What the exercise asks: Give back exactly the lines of the entries below from the line with "buf_4 | 14 | 23 |" to the line with "cell and delay", inclusive, and only those.

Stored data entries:
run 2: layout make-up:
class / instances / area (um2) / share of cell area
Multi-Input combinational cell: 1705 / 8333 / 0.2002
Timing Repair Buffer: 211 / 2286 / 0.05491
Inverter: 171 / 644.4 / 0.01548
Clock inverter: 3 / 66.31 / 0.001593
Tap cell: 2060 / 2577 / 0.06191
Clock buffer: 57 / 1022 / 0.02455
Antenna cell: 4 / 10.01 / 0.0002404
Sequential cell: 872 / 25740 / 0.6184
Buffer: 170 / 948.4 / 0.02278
### src/rtl/rlm_pkg.sv
package rlm_pkg;
   localparam int RATE_W = 2;
   localparam int PAD_W  = 2;

   typedef logic [RATE_W-1:0] rate_t;

   localparam rate_t RATE_1G5   = 2'd0;
   localparam rate_t RATE_3G0   = 2'd1;
   localparam rate_t RATE_6G0   = 2'd2;
   localparam rate_t RATE_NONE  = 2'd3;

   // ALIGNs per data dword for a transmit rate over a pacing rate
   function automatic logic [PAD_W-1:0] pad_for(input rate_t tx, input rate_t slow);
      rate_t tx_e;
      rate_t diff;
      tx_e = (tx == RATE_NONE) ? RATE_6G0 : tx;
      if (slow >= tx_e) return '0;
      diff = tx_e - slow;
      case (diff)
         2'd1:    return 2'd1;
         2'd2:    return 2'd3;
         default: return '0;
      endcase
   endfunction
endpackage

### src/rtl/rlm_slowest_rate.sv
module rlm_slowest_rate
   import rlm_pkg::*;
#(
   parameter int N_HOPS = 4
) (
   input  logic [N_HOPS*RATE_W-1:0] hop_rates,
   output rate_t                    slowest
);
   generate
      if (N_HOPS == 1) begin : g_single
         assign slowest = hop_rates[RATE_W-1:0];
      end else begin : g_chain
         rate_t run [N_HOPS+1];
         assign run[0] = RATE_NONE;
         for (genvar i = 0; i < N_HOPS; i++) begin : g_hop
            rate_t hop;
            assign hop      = hop_rates[i*RATE_W +: RATE_W];
            assign run[i+1] = (hop < run[i]) ? hop : run[i];
         end
         assign slowest = run[N_HOPS];
      end
   endgenerate
endmodule
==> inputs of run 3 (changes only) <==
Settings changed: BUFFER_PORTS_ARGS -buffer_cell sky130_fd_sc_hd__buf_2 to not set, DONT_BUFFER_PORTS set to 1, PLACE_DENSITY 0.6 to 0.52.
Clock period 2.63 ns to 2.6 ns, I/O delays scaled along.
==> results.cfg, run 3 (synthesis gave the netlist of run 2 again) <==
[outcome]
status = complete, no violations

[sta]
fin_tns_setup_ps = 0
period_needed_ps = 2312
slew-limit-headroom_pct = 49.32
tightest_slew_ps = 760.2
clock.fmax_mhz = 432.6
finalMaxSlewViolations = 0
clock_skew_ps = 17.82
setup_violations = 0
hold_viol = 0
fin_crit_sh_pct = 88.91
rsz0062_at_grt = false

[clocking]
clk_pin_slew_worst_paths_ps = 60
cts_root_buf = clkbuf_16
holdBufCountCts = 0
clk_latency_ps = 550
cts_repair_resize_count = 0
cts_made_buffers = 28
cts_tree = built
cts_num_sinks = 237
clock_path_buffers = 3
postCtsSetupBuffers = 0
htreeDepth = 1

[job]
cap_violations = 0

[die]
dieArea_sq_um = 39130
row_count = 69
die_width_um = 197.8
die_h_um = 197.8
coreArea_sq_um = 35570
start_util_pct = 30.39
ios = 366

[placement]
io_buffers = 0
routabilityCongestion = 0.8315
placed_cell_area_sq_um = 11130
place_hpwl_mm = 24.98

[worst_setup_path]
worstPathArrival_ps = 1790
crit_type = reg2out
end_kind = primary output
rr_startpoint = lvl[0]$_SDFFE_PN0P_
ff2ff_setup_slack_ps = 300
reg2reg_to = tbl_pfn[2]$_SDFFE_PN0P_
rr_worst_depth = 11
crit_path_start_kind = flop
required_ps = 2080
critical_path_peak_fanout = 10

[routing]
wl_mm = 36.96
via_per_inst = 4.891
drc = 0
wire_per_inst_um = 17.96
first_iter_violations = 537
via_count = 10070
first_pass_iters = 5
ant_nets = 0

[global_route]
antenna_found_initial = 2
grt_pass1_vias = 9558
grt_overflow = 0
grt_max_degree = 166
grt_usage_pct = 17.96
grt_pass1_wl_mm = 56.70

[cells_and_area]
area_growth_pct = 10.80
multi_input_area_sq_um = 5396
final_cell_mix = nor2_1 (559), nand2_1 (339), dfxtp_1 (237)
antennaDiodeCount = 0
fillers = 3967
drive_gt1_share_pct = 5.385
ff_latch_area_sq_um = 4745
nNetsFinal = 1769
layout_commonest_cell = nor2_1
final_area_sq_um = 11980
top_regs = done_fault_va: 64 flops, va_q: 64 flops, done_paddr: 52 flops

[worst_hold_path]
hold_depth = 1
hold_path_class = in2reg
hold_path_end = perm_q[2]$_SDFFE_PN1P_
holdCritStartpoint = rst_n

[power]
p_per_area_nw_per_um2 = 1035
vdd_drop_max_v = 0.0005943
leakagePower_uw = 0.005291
[src/rtl/sp_agu_pkg.sv]
package sp_agu_pkg;

  typedef enum logic [1:0] {
    SPM_POST_INC = 2'd0,
    SPM_POST_DEC = 2'd1,
    SPM_PRE_DEC  = 2'd2,
    SPM_RSVD     = 2'd3
  } spm_mode_e;

  localparam int unsigned SPM_MODE_W = 2;

endpackage

[src/rtl/sp_pfx_accum.sv]
module sp_pfx_accum #(
  parameter int unsigned HI_W = 11,
  parameter int unsigned LO_W = 13,
  localparam int unsigned IMM_W = HI_W + LO_W
) (
  input  logic             clk,
  input  logic             rst_n,
  input  logic             pfx_valid,
  input  logic [LO_W-1:0]  pfx_imm,
  input  logic             consume,
  output logic             pfx_present,
  output logic [IMM_W-1:0] pfx_value
);

  logic [IMM_W-1:0] acc_q;
  logic             present_q;
  logic             ev_pfx_load;

  // a prefix only counts when no consuming instruction shares its cycle
  assign ev_pfx_load = pfx_valid && !consume;

  // shift: the older prefix keeps its low HI_W bits as the upper field
  function automatic logic [IMM_W-1:0] f_shift_in(input logic [IMM_W-1:0] cur,
                                                  input logic [LO_W-1:0]  nxt);
    return {cur[HI_W-1:0], nxt};
  endfunction

  always_ff @(posedge clk) begin
    if (!rst_n) begin
      acc_q     <= '0;
      present_q <= 1'b0;
    end else if (consume) begin
      acc_q     <= '0;
      present_q <= 1'b0;
    end else if (ev_pfx_load) begin
      acc_q     <= f_shift_in(acc_q, pfx_imm);
      present_q <= 1'b1;
    end
  end

  assign pfx_present = present_q;
  assign pfx_value   = acc_q;

  AST_PFX_CLEARS: assert property (@(posedge clk) disable iff (!rst_n)
    consume |=> (!pfx_present && pfx_value == '0));

  AST_PFX_FIRST_ZEXT: assert property (@(posedge clk) disable iff (!rst_n)
    (ev_pfx_load && !pfx_present) |=> (pfx_value[IMM_W-1:LO_W] == '0));

  AST_PFX_SECOND_LOW: assert property (@(posedge clk) disable iff (!rst_n)
    ev_pfx_load |=> (pfx_value[LO_W-1:0] == $past(pfx_imm)));

endmodule
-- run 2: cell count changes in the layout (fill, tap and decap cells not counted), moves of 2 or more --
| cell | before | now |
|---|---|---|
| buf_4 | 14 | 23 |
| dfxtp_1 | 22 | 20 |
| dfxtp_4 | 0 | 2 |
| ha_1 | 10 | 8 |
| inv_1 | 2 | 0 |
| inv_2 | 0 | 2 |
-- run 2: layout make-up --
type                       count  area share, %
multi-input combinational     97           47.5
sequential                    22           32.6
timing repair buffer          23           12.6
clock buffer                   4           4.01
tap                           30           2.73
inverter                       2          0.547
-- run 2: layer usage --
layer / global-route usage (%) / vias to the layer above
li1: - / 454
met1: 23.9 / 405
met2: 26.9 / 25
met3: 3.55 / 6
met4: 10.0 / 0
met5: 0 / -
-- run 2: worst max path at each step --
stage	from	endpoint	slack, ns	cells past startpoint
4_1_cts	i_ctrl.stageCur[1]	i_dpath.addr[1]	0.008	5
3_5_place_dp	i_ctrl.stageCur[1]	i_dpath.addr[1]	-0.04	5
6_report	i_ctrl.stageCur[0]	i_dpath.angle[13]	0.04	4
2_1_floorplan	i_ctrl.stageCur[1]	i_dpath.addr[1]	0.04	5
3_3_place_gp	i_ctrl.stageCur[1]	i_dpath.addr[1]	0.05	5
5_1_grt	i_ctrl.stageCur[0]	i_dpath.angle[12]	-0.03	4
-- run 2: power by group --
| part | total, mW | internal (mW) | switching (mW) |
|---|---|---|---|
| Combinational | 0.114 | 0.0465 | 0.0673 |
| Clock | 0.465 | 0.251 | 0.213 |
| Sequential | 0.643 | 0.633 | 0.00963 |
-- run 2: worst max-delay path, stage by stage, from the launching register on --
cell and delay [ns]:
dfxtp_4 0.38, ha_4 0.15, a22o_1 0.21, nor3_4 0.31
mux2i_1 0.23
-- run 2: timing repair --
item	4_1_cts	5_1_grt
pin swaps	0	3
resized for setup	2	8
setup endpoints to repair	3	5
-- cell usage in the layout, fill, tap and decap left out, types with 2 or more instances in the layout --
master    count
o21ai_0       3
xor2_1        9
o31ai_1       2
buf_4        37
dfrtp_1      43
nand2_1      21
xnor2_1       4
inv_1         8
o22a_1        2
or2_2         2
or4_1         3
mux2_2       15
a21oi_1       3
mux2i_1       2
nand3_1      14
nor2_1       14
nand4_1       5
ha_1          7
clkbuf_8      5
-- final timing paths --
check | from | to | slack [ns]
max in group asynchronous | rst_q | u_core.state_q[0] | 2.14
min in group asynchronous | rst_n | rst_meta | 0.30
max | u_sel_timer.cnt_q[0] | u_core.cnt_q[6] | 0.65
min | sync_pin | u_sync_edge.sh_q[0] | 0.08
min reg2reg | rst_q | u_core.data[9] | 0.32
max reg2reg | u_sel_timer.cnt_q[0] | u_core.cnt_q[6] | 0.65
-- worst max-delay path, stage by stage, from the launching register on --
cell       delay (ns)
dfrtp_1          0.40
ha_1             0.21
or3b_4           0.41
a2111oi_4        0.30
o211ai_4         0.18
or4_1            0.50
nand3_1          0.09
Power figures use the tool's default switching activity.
**config.mk**
```make
export PLATFORM = sky130hd
export DESIGN_NAME = snoop_coherence_responder
export DESIGN_NICKNAME = d
export VERILOG_FILES = /design/src/rtl/snoop_coherence_responder.sv
export SDC_FILE = /design/constraint.sdc
export NUM_CORES = 1
export LEC_CHECK = 0
export ABC_AREA = 1
export BUFFER_PORTS_ARGS = -buffer_cell sky130_fd_sc_hd__buf_2
export CELL_PAD_IN_SITES_DETAIL_PLACEMENT = 2
export CELL_PAD_IN_SITES_GLOBAL_PLACEMENT = 2
export CORE_AREA = 4 4 159 161
export CTS_CLUSTER_DIAMETER = 50
export CTS_CLUSTER_SIZE = 12
export DETAILED_ROUTE_END_ITERATION = 8
export DIE_AREA = 0 0 163 165
export PLACE_DENSITY_LB_ADDON = 0.25
export SETUP_SLACK_MARGIN = 0.3
export SLEW_MARGIN = 20
export SYNTH_ARGS = -nofsm -noshare
export SYNTH_HDL_FRONTEND = slang
export SYNTH_SLANG_ARGS = --single-unit
```
**constraint.sdc**
```tcl
create_clock -name clk -period 3.9 [get_ports clk]
set_input_delay 0.195 -clock clk [delete_from_list [all_inputs] [get_ports clk]]
set_output_delay 0.195 -clock clk [all_outputs]
set_load 0.05 [all_outputs]
```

Solution:
| buf_4 | 14 | 23 |
| dfxtp_1 | 22 | 20 |
| dfxtp_4 | 0 | 2 |
| ha_1 | 10 | 8 |
| inv_1 | 2 | 0 |
| inv_2 | 0 | 2 |
-- run 2: layout make-up --
type                       count  area share, %
multi-input combinational     97           47.5
sequential                    22           32.6
timing repair buffer          23           12.6
clock buffer                   4           4.01
tap                           30           2.73
inverter                       2          0.547
-- run 2: layer usage --
layer / global-route usage (%) / vias to the layer above
li1: - / 454
met1: 23.9 / 405
met2: 26.9 / 25
met3: 3.55 / 6
met4: 10.0 / 0
met5: 0 / -
-- run 2: worst max path at each step --
stage	from	endpoint	slack, ns	cells past startpoint
4_1_cts	i_ctrl.stageCur[1]	i_dpath.addr[1]	0.008	5
3_5_place_dp	i_ctrl.stageCur[1]	i_dpath.addr[1]	-0.04	5
6_report	i_ctrl.stageCur[0]	i_dpath.angle[13]	0.04	4
2_1_floorplan	i_ctrl.stageCur[1]	i_dpath.addr[1]	0.04	5
3_3_place_gp	i_ctrl.stageCur[1]	i_dpath.addr[1]	0.05	5
5_1_grt	i_ctrl.stageCur[0]	i_dpath.angle[12]	-0.03	4
-- run 2: power by group --
| part | total, mW | internal (mW) | switching (mW) |
|---|---|---|---|
| Combinational | 0.114 | 0.0465 | 0.0673 |
| Clock | 0.465 | 0.251 | 0.213 |
| Sequential | 0.643 | 0.633 | 0.00963 |
-- run 2: worst max-delay path, stage by stage, from the launching register on --
cell and delay [ns]:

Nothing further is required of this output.